王座厅的背叛与屠杀
艾德·史塔克,刚被垂死的国王劳勃·拜拉席恩任命为王国摄政王,在国王死后的第二天早晨,由培提尔·贝里席搀扶着,一瘸一拐地走进王座厅。他骨折的腿在石膏绷带下阵阵抽痛,但他带着劳勃密封的信件作为他的授权凭证。在他面前,乔佛里·拜拉席恩坐在铁王座上,身穿金线织锦紧身衣和红色缎面披风,两侧是五名身着全套珐琅盔甲的御林铁卫骑士和二十名身穿深红披风、头戴狮冠头盔的兰尼斯特卫兵。在王座后面,桑铎·克里冈戴着咆哮的狗头头盔站立着。然而,大厅里还站着都城守备队的金袍队伍,有两千人之众,沿着墙壁排列在劳勃的狩猎挂毯前。他们的指挥官杰诺斯·史林特穿着华丽的黑色与金色板甲,腋下夹着一个高冠头盔。奈德相信守备队的人数超过兰尼斯特家族五倍,并且他支付了六千金龙——三分之一给指挥官,三分之一给军官,三分之一给士兵——以确保他们的忠诚。他错了。
遗嘱宣读与王后的反抗
当乔佛里命令御前会议安排他的加冕典礼并接受效忠宣誓时,奈德拿出了劳勃的信件。瓦里斯将信带给瑟曦·兰尼斯特,她瞥了一眼上面的字——“摄政王”——便将羊皮纸撕成两半,然后又撕成四片,让碎片飘落到地板上。
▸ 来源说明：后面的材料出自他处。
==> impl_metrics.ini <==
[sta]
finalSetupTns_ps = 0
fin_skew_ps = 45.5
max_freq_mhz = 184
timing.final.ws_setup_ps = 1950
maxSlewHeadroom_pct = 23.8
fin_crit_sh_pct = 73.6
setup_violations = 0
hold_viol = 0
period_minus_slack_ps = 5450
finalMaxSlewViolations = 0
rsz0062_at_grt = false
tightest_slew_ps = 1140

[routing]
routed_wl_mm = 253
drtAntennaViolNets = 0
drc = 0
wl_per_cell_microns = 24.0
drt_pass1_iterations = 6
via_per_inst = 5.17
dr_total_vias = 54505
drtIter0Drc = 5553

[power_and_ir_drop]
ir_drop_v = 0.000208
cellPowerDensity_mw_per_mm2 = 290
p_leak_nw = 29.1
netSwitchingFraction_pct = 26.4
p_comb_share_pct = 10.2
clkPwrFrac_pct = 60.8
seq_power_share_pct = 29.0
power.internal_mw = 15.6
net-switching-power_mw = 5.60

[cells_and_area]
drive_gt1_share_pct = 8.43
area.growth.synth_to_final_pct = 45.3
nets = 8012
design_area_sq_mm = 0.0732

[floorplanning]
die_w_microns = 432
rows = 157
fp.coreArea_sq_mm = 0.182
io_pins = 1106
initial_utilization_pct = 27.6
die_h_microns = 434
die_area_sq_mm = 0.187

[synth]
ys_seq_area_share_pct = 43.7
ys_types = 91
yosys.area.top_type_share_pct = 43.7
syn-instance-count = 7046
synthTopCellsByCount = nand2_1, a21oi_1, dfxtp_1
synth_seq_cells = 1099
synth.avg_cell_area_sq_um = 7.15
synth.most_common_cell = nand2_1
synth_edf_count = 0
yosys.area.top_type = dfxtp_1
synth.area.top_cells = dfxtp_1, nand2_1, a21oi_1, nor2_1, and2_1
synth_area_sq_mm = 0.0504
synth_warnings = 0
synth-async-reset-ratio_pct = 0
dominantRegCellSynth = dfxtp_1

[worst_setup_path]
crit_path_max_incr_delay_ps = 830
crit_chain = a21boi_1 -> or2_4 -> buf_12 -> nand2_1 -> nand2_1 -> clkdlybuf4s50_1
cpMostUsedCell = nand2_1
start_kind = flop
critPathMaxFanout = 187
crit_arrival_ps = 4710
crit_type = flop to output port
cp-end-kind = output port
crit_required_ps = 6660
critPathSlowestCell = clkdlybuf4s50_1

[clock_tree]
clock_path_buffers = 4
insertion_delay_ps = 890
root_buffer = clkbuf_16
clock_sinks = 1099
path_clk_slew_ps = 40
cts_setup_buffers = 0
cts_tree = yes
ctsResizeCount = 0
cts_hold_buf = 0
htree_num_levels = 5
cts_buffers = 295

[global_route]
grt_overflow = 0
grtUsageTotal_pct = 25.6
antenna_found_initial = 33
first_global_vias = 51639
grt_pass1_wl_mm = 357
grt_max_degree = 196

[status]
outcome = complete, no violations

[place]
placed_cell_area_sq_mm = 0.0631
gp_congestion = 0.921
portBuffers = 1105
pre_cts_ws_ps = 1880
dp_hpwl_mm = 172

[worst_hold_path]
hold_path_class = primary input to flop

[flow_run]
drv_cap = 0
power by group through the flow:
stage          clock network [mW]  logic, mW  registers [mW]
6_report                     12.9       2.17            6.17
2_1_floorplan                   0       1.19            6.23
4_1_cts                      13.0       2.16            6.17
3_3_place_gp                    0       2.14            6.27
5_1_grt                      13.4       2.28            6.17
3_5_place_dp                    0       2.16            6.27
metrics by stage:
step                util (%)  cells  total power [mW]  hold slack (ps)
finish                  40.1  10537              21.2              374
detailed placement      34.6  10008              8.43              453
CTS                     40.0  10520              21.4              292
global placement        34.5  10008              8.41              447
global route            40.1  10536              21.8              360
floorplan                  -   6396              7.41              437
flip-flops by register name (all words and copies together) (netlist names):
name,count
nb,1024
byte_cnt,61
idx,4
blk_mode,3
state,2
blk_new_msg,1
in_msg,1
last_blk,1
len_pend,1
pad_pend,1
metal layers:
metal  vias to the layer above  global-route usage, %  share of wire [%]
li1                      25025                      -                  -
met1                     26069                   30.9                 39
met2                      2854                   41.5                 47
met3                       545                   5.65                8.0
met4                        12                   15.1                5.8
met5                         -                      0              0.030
**src/rtl/serial_feeder_if.sv**
```systemverilog
// serial_feeder_if: handshake and serial-output bundle for serial_feeder.
//   din / din_valid / din_ready : parallel word handshake
//   ser_out / ser_en            : serial bit stream and downstream shift enable
//   busy / frame_done           : status
//   frames_sent                 : completed frame counter (wraps at 256)
// The master modport is the word producer and the output observer. The slave
// modport is the feeder itself.
interface serial_feeder_if #(
    parameter int WIDTH = 8
);
    logic [WIDTH-1:0] din;
    logic             din_valid;
    logic             din_ready;
    logic             ser_out;
    logic             ser_en;
    logic             busy;
    logic             frame_done;
    logic [7:0]       frames_sent;

    modport master (
        output din, din_valid,
        input  din_ready, ser_out, ser_en, busy, frame_done, frames_sent
    );

    modport slave (
        input  din, din_valid,
        output din_ready, ser_out, ser_en, busy, frame_done, frames_sent
    );
endinterface

```
**src/rtl/serial_feeder.sv**
```systemverilog
// serial_feeder: accepts a parallel word and emits it MSB first on ser_out.
// ser_en is high while bits are being shifted. A run of GAP_CYCLES idle
// cycles follows each frame.
//   CLK        : clock, rising edge
//   CLR        : asynchronous active-high clear
//   bus.slave  : din/din_valid/din_ready handshake, ser_out, ser_en, busy,
//                frame_done, frames_sent
// Optional macro SERIAL_FEEDER_PARITY_EN adds a trailing even-parity bit
// with ser_en held high.
module serial_feeder #(
    parameter int WIDTH      = 8,
    parameter int GAP_CYCLES = 2
) (
    input  logic           CLK,
    input  logic           CLR,
    serial_feeder_if.slave bus
);

`ifdef SERIAL_FEEDER_PARITY_EN
    typedef enum logic [1:0] {IDLE, SHIFT, PAR, GAP} state_t;
`else
    typedef enum logic [1:0] {IDLE, SHIFT, GAP} state_t;
`endif

    localparam logic [3:0] LP_BLAST = 4'(WIDTH - 1);
    localparam logic [3:0] LP_GLAST = 4'(GAP_CYCLES - 1);

    state_t           r_state;
    // Holds only the bits not yet shown on ser_out. The MSB goes straight
    // to r_ser_out when the word is captured.
    logic [WIDTH-2:0] r_sreg;
    logic [3:0]       r_bcnt;
    logic [3:0]       r_gcnt;
    logic             r_ser_out;
    logic             r_ser_en;
    logic             r_busy;
    logic             r_frame_done;
    logic [7:0]       r_frames_sent;
`ifdef SERIAL_FEEDER_PARITY_EN
    logic             r_par;
`endif

    // The last ser_en-high cycle is in progress.
    logic w_frame_end;
`ifdef SERIAL_FEEDER_PARITY_EN
    assign w_frame_end = (r_state == PAR);
`else
    assign w_frame_end = (r_state == SHIFT) && (r_bcnt == 4'd0);
`endif

    assign bus.din_ready   = (r_state == IDLE) && !CLR;
    assign bus.ser_out     = r_ser_out;
    assign bus.ser_en      = r_ser_en;
    assign bus.busy        = r_busy;
    assign bus.frame_done  = r_frame_done;
    assign bus.frames_sent = r_frames_sent;

    always_ff @(posedge CLK or posedge CLR) begin
        if (CLR) begin
            r_state       <= IDLE;
            r_sreg        <= '0;
            r_bcnt        <= '0;
            r_gcnt        <= '0;
            r_ser_out     <= 1'b0;
            r_ser_en      <= 1'b0;
            r_busy        <= 1'b0;
            r_frame_done  <= 1'b0;
            r_frames_sent <= '0;
`ifdef SERIAL_FEEDER_PARITY_EN
            r_par         <= 1'b0;
`endif
        end else begin
            r_frame_done <= 1'b0;
            case (r_state)
                IDLE: begin
                    if (bus.din_valid) begin
                        r_sreg    <= bus.din[WIDTH-2:0];
                        r_ser_out <= bus.din[WIDTH-1];
                        r_ser_en  <= 1'b1;
                        r_bcnt    <= LP_BLAST;
                        r_busy    <= 1'b1;
                        r_state   <= SHIFT;
`ifdef SERIAL_FEEDER_PARITY_EN
                        r_par     <= ^bus.din;
`endif
                    end
                end
                SHIFT: begin
                    if (r_bcnt != 4'd0) begin
                        r_ser_out <= r_sreg[WIDTH-2];
                        r_sreg    <= r_sreg << 1;
                        r_bcnt    <= r_bcnt - 4'd1;
                    end
`ifdef SERIAL_FEEDER_PARITY_EN
                    else begin
                        // ser_en stays high for the parity bit.
                        r_ser_out <= r_par;
                        r_state   <= PAR;
                    end
`endif
                end
`ifdef SERIAL_FEEDER_PARITY_EN
                PAR: ;
`endif
                GAP: begin
                    if (r_gcnt == 4'd0) begin
                        r_state <= IDLE;
                        r_busy  <= 1'b0;
                    end else begin
                        r_gcnt <= r_gcnt - 4'd1;
                    end
                end
                default: begin
                    r_state <= IDLE;
                    r_busy  <= 1'b0;
                end
            endcase

            // Common frame close-out. These assignments override the case
            // above for this edge.
            if (w_frame_end) begin
                r_ser_out     <= 1'b0;
                r_ser_en      <= 1'b0;
                r_frame_done  <= 1'b1;
                r_frames_sent <= r_frames_sent + 8'd1;
                if (GAP_CYCLES == 0) begin
                    r_state <= IDLE;
                    r_busy  <= 1'b0;
                end else begin
                    r_state <= GAP;
                    r_gcnt  <= LP_GLAST;
                end
            end
        end
    end

endmodule

```
**src/flat_wrapper.sv**
```systemverilog
// flat-port wrapper written by rule: the top's interface ports become plain ports
module serial_feeder_flat 
#(
    parameter int WIDTH      = 8,
    parameter int GAP_CYCLES = 2
)
  (CLK, CLR, bus_din, bus_din_valid, bus_din_ready, bus_ser_out, bus_ser_en, bus_busy, bus_frame_done, bus_frames_sent);
  serial_feeder_if #(.WIDTH(WIDTH)) bus_i ();
  input  logic CLK;
  input  logic CLR;
  input wire logic [$bits(bus_i.din)-1:0] bus_din;
  input wire logic [$bits(bus_i.din_valid)-1:0] bus_din_valid;
  output wire logic [$bits(bus_i.din_ready)-1:0] bus_din_ready;
  output wire logic [$bits(bus_i.ser_out)-1:0] bus_ser_out;
  output wire logic [$bits(bus_i.ser_en)-1:0] bus_ser_en;
  output wire logic [$bits(bus_i.busy)-1:0] bus_busy;
  output wire logic [$bits(bus_i.frame_done)-1:0] bus_frame_done;
  output wire logic [$bits(bus_i.frames_sent)-1:0] bus_frames_sent;
  assign bus_i.din = bus_din;
  assign bus_i.din_valid = bus_din_valid;
  assign bus_din_ready = bus_i.din_ready;
  assign bus_ser_out = bus_i.ser_out;
  assign bus_ser_en = bus_i.ser_en;
  assign bus_busy = bus_i.busy;
  assign bus_frame_done = bus_i.frame_done;
  assign bus_frames_sent = bus_i.frames_sent;
  serial_feeder #(.WIDTH(WIDTH), .GAP_CYCLES(GAP_CYCLES)) u_core (.CLK(CLK), .CLR(CLR), .bus(bus_i));
endmodule
```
“那是国王的话,”巴利斯坦·赛尔弥爵士震惊地说。瑟曦回答说他们现在有了一个新国王,并给了奈德一个选择——屈膝并向她的儿子宣誓效忠,这样他就可以辞去国王之手一职,在北方度过余生。奈德拒绝了。“你的儿子对他所坐的王位没有继承权,”他宣称。“史坦尼斯大人是劳勃的真正继承人。”乔佛里尖叫道“骗子!”他的脸涨得通红。瑟曦召唤巴利斯坦爵士逮捕这个叛徒,但这位总司令犹豫了,一瞬间他就被手持出鞘钢剑的史塔克卫兵包围了。“现在叛国行为从言语变成了行动,”瑟曦说。随着一声不祥的摩擦声,猎狗拔出了他的长剑,御林铁卫的骑士们和二十名兰尼斯特卫兵也行动起来支持他。乔佛里在王座上尖叫道:“杀了他!把他们全杀了,我命令你们!”
金袍卫队的背叛
奈德向杰诺斯·史林特喊道:“指挥官,把王后和她的孩子们抓起来。不要伤害他们,但把他们护送回王室套房,并在那里看守起来。”史林特戴上头盔,喊道:“守备队的人!”一百名金袍卫兵平端着长矛合拢过来——但不是针对兰尼斯特家族。随着一次尖锐的突刺,最近的一名金袍卫兵将长矛刺进了托马德的后背。矛尖穿透了他的肋骨,刺穿了皮革和锁子甲,胖汤姆的剑还没落地他就死了。杰诺斯·史林特本人割开了瓦利的喉咙。凯恩猛地转身,钢剑闪烁,一阵猛攻逼退了最近的矛兵,但猎狗已经扑到了他身上。桑铎·克里冈的第一刀砍掉了凯恩握剑的手腕;第二刀将他打倒在地,并从肩膀到胸骨将他剖开。当他的手下在他周围死去时,小指头将奈德自己的匕首从鞘中拔出,向上抵住他的下巴。“我确实警告过你不要相信我,你知道,”他带着歉意的微笑说。
后果与史塔克权力的垮台
屠杀迅速而彻底。托马德、瓦利和凯恩躺在大理石地板上死了。奈德剩下的卫兵被制服了。那些金袍卫兵,用兰尼斯特的黄金收买,并由一个因背叛而被擢升为贵族的人指挥,从来就不是他的人。艾德·史塔克被活捉,他骨折的腿剧痛难忍,被扔进了红堡下的一个地牢牢房。兰尼斯特家族现在控制了首都、国王和国王之手。史塔克家族在君临的事业被粉碎了。珊莎·史塔克,从走廊上目睹了这一切,被软禁在梅葛楼。艾莉亚·史塔克通过一条下水道逃出了城堡,但她父亲的命运已经注定。王座厅里的背叛不仅仅结束了一场对抗;它清除了兰尼斯特统治的最后一个障碍,为奈德在贝勒大圣堂台阶上的公开处决铺平了道路,并将七国推入了后来被称为五王之战的那场战争。